What is being asked: In the entries below, find each line with the word "posedge" and pull it out.

Stored data entries:
------

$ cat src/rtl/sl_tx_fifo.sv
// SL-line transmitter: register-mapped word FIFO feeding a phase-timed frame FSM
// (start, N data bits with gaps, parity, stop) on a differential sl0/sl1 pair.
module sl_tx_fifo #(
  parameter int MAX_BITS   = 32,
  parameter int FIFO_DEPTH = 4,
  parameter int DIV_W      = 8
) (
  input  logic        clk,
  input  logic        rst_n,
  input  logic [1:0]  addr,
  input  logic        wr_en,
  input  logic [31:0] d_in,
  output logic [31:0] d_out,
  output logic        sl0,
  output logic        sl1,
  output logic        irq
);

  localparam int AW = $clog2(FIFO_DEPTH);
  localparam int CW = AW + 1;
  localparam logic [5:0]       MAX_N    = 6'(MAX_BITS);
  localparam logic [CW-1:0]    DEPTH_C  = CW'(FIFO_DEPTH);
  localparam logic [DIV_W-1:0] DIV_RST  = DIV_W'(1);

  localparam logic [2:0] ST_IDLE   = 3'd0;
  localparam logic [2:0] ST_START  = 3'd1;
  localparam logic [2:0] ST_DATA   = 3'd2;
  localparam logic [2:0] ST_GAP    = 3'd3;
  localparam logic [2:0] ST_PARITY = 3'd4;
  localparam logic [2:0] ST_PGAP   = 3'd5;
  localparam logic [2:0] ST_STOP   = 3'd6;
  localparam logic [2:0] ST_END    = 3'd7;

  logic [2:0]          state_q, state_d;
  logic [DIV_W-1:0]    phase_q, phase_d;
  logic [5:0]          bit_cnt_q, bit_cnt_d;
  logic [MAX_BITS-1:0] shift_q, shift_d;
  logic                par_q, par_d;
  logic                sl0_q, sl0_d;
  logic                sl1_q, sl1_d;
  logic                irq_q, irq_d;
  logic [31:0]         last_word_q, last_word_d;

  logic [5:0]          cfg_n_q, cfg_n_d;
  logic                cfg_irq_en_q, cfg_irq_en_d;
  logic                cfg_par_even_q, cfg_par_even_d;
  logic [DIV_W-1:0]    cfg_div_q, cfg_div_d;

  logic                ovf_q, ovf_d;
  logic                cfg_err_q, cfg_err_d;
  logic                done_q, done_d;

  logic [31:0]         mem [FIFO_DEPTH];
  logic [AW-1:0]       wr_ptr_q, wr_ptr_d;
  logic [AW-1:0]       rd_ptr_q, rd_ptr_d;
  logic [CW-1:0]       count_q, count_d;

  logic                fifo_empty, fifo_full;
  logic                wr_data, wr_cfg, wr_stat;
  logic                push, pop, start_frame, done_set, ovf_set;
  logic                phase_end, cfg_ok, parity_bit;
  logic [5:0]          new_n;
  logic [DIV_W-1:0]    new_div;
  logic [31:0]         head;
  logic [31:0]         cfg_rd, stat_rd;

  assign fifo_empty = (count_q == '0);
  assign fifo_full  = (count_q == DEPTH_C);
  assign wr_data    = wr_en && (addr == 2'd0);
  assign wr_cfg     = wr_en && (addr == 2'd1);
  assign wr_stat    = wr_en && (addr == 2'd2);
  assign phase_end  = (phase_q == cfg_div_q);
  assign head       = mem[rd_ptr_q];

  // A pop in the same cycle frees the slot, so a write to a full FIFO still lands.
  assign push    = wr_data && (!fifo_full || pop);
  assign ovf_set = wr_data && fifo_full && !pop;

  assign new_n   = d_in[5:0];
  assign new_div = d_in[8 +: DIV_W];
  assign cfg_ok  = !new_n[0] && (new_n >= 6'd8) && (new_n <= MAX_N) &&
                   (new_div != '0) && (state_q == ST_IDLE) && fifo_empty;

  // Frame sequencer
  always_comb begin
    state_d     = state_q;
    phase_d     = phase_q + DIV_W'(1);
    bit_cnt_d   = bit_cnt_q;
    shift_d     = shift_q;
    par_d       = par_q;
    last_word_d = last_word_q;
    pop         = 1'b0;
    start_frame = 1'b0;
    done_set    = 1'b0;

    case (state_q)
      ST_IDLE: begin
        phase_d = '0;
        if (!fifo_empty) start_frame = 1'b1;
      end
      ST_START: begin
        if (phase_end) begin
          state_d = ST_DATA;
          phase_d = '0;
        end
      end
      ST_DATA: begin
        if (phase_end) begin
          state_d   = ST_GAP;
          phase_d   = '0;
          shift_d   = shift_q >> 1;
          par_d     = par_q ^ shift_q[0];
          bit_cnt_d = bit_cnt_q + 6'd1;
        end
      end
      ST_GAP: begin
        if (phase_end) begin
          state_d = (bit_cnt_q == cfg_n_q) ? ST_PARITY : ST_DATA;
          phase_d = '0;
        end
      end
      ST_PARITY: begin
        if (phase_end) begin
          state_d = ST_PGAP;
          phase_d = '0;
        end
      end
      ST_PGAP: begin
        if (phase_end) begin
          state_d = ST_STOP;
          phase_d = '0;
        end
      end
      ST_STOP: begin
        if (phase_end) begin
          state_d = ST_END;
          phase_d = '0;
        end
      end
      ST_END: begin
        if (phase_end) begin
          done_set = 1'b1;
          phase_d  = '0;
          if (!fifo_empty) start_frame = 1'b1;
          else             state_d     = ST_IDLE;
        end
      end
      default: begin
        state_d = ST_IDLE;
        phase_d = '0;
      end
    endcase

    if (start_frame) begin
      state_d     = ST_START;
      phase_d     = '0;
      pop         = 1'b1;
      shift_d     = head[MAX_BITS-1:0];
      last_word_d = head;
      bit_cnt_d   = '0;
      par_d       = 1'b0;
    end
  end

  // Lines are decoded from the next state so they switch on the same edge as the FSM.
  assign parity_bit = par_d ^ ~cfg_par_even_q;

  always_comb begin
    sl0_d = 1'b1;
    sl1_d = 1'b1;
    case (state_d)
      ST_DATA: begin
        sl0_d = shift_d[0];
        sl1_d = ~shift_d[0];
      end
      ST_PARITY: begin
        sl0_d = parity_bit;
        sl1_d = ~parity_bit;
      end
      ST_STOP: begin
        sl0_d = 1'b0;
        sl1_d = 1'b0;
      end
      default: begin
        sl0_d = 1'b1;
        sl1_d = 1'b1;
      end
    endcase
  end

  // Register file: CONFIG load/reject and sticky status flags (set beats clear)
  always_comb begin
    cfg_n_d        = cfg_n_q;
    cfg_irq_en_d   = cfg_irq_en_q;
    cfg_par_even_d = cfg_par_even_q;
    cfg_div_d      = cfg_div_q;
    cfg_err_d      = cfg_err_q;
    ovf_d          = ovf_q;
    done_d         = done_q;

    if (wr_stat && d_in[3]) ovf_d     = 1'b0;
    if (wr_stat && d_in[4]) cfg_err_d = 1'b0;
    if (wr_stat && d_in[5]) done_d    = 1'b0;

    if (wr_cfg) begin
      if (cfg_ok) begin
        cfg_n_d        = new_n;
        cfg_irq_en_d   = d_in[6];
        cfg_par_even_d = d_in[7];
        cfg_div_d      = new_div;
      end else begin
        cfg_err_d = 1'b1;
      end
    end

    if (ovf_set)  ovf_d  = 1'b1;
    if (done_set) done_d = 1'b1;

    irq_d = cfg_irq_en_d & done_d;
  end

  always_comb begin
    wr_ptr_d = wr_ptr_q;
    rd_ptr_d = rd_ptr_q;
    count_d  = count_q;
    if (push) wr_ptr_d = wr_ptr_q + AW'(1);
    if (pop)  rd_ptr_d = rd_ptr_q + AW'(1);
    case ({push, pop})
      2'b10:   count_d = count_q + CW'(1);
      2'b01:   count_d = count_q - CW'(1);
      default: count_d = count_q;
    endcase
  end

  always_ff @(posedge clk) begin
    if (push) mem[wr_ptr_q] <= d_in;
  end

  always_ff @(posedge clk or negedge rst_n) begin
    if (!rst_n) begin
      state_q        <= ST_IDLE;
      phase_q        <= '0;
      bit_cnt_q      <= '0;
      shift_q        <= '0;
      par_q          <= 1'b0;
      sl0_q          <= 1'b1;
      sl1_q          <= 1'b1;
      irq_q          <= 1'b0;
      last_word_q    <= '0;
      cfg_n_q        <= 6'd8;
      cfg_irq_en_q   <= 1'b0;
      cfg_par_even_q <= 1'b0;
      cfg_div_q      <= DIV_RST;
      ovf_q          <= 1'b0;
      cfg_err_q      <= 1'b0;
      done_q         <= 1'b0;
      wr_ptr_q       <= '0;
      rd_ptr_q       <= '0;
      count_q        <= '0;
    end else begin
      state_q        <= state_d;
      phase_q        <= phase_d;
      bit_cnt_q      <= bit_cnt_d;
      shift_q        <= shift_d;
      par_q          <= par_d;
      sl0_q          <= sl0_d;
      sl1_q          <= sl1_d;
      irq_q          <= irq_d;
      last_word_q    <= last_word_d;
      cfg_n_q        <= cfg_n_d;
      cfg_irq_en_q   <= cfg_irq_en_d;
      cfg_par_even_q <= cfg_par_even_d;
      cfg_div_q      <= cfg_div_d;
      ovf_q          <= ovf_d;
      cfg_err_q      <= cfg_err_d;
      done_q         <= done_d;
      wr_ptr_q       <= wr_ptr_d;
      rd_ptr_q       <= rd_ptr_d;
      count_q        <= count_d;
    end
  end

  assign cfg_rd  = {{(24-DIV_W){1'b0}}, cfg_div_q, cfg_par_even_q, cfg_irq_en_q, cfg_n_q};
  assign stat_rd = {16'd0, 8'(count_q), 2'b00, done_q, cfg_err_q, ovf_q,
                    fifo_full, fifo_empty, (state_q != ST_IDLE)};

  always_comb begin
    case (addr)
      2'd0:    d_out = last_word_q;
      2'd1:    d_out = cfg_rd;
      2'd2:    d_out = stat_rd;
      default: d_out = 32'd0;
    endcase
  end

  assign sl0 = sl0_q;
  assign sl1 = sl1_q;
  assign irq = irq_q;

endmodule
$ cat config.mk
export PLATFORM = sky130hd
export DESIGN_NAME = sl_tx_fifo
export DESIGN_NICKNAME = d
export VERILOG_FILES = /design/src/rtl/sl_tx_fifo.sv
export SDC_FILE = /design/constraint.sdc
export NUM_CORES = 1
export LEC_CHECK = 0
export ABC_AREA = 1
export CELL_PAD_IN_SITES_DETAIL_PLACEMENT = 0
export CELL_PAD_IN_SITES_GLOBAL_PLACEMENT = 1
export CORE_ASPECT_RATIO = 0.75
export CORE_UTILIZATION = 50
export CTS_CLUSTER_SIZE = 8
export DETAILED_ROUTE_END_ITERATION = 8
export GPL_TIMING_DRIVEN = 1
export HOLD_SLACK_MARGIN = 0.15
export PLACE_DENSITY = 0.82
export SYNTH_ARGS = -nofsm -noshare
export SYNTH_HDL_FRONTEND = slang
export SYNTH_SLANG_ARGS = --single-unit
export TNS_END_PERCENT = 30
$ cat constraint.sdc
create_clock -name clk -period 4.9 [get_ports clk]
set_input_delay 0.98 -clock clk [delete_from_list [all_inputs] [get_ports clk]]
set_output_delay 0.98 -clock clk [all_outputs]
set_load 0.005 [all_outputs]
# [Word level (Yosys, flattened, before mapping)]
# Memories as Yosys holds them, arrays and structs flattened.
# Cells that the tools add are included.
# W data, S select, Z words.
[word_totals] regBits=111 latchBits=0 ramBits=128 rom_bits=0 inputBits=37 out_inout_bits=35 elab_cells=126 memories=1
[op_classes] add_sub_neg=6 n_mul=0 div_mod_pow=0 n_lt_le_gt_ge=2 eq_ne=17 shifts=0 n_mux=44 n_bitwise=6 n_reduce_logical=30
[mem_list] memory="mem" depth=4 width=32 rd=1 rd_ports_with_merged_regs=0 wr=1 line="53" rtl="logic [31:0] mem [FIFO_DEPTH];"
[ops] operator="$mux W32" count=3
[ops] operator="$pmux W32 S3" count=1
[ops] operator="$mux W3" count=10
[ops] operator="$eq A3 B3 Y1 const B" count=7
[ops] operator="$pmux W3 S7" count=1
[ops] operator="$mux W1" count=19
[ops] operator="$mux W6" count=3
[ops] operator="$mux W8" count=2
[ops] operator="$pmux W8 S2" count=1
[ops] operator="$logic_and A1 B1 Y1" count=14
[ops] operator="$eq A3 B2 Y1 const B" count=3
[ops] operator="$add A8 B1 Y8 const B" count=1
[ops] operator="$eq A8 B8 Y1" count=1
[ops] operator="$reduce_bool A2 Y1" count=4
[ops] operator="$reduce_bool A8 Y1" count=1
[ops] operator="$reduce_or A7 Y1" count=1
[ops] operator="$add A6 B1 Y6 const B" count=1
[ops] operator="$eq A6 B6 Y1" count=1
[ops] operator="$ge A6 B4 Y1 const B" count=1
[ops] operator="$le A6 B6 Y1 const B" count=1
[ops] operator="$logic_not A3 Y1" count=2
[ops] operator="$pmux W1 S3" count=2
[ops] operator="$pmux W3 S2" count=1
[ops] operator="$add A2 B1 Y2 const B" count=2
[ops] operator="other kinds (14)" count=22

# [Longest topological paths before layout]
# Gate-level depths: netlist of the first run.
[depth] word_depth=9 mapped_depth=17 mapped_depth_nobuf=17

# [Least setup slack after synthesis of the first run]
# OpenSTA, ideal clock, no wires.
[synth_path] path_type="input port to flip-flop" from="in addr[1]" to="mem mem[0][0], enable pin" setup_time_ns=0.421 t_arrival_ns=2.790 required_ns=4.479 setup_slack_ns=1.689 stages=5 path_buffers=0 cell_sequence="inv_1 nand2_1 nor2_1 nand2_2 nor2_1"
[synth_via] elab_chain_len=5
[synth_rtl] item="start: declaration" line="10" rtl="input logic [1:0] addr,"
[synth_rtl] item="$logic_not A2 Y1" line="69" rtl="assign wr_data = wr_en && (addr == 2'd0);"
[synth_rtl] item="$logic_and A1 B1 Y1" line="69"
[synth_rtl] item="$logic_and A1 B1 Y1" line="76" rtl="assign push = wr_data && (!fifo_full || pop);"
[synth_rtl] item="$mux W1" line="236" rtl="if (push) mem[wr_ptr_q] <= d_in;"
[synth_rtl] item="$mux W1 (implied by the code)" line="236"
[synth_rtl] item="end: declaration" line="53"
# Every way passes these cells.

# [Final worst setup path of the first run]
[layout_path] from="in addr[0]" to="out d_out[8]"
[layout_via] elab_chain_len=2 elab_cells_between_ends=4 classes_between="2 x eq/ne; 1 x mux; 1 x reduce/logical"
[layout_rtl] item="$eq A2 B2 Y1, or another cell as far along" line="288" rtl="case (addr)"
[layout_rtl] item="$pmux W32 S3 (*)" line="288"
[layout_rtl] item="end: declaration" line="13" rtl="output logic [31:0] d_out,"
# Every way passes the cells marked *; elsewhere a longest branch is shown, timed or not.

------

Solution:
  always_ff @(posedge clk) begin
  always_ff @(posedge clk or negedge rst_n) begin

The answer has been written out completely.